The Problem: The standard Simulation Lemma gives a bound of the form: \[ \bigl| J_{\hat M}(\pi) - J_M(\pi) \bigr| \le \frac{\gamma}{(1-\gamma)^2} \sup_{x,a} \lVert \hat P - P \rVert \] For \(\gamma \approx 0.99\) (e.g., \(100\) Hz control), the coefficient \((1-\gamma)^{-2} \approx 10000\). The bound is astronomically loose and predicts zero transfer.
Mathematical Frontier: Identify structural properties of the closed-loop operator \(T^\pi_M\) that collapse the effective horizon. If the policy induces geometric ergodicity or the system is incrementally strictly dissipative, the sensitivity should decouple from \((1-\gamma)^{-1}\): \[ \lVert V^\pi_{\hat M} - V^\pi_M \rVert \le C(\pi) \sup_{x,a} d(\hat P, P) \quad \text{where } C(\pi) \ll \frac{1}{(1-\gamma)^2} \] Challenge: Characterize the function class of \(C(\pi)\) for underactuated, contact-rich robotics.
The Problem: For continuous control bounds, we rely on \(P_\xi\) being Lipschitz in \(W_1\) with respect to domain parameters \(\xi\).
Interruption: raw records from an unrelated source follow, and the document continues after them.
[src/hdl/spq_cell.sv]
`timescale 1ns / 1ps
// One cell of the sorted queue chain: holds one entry and decides each cycle
// whether to keep it, take its left or right neighbor's entry, or load the new one.
// Depends on spq_pkg.
module spq_cell
(
    input  logic                clk,
    input  logic                rst_n,
    input  spq_pkg::cell_op_t   op,
    input  spq_pkg::cell_data_t left,
    input  spq_pkg::cell_data_t right,
    output spq_pkg::cell_data_t data
);

    logic                              valid_reg;
    logic                              valid_next;
    logic signed [spq_pkg::VALUE_W-1:0] value_reg;
    logic signed [spq_pkg::VALUE_W-1:0] value_next;
    logic        [spq_pkg::PRIO_W-1:0]  prio_reg;
    logic        [spq_pkg::PRIO_W-1:0]  prio_next;
    logic                              left_gt;
    logic                              mine_gt;

    always_comb
    begin
        left_gt    = left.valid && (left.prio > op.prio);
        mine_gt    = valid_reg && (prio_reg > op.prio);
        valid_next = valid_reg;
        value_next = value_reg;
        prio_next  = prio_reg;
        if (op.en)
        begin
            if (op.cmd == spq_pkg::CMD_DEQ)
            begin
                valid_next = right.valid;
                value_next = right.value;
                prio_next  = right.prio;
            end
            else if (left_gt)
            begin
                // The insertion point lies to the left, so everything shifts right.
                valid_next = left.valid;
                value_next = left.value;
                prio_next  = left.prio;
            end
            else if (left.valid && (!valid_reg || mine_gt))
            begin
                valid_next = 1'b1;
                value_next = op.value;
                prio_next  = op.prio;
            end
        end
    end

    always_ff @(posedge clk or negedge rst_n)
    begin
        if (!rst_n)
        begin
            valid_reg <= 1'b0;
        end
        else
        begin
            valid_reg <= valid_next;
        end
    end

    always_ff @(posedge clk)
    begin
        value_reg <= value_next;
        prio_reg  <= prio_next;
    end

    assign data.valid = valid_reg;
    assign data.value = value_reg;
    assign data.prio  = prio_reg;

endmodule
[config.mk]
export PLATFORM = sky130hd
export DESIGN_NAME = stable_priority_queue_top
export DESIGN_NICKNAME = d
export VERILOG_FILES = /design/src/hdl/spq_pkg.sv /design/src/hdl/stable_priority_queue_top.sv /design/src/hdl/spq_cell.sv
export SDC_FILE = /design/constraint.sdc
export NUM_CORES = 2
export LEC_CHECK = 0
export BUFFER_PORTS_ARGS = -buffer_cell sky130_fd_sc_hd__buf_2
export CAP_MARGIN = 5
export CORE_MARGIN = 5
export CORE_UTILIZATION = 53
export CTS_CLUSTER_DIAMETER = 30
export DETAILED_ROUTE_END_ITERATION = 10
export HOLD_SLACK_MARGIN = 0.05
export PLACE_DENSITY_LB_ADDON = 0.25
export SLEW_MARGIN = 5
export SYNTH_ARGS = -nofsm -noshare
export SYNTH_HDL_FRONTEND = slang
export SYNTH_SLANG_ARGS = --single-unit
[constraint.sdc]
create_clock -name clk -period 10.8 [get_ports clk]
set_input_delay 0.54 -clock clk [delete_from_list [all_inputs] [get_ports clk]]
set_output_delay 0.54 -clock clk [all_outputs]
set_load 0.02 [all_outputs]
However, rigid-body contact models cause discontinuous state jumps at impact: \[ \lim_{\epsilon \to 0} W_1\bigl( P_{\xi}(\cdot \mid x,a), P_{\xi+\epsilon}(\cdot \mid x,a) \bigr) \not\to 0 \] A tiny parameter error \(\epsilon\) shifts the time of impact by \(\delta t\), throwing the trajectory into an orthogonal mode.
Mathematical Frontier: Develop a perturbation theory for hybrid and measure-driven dynamics. We need a weakened topology (e.g., Skorokhod \(J_1\) metric or occupation-measure distances) under which the value function remains continuous across contact boundaries. \[ \sup_{\pi} \bigl| J_{M_\xi}(\pi) - J_{M_{\xi'}}(\pi) \bigr| \le L \cdot d_{\text{hybrid}}(\xi, \xi') \]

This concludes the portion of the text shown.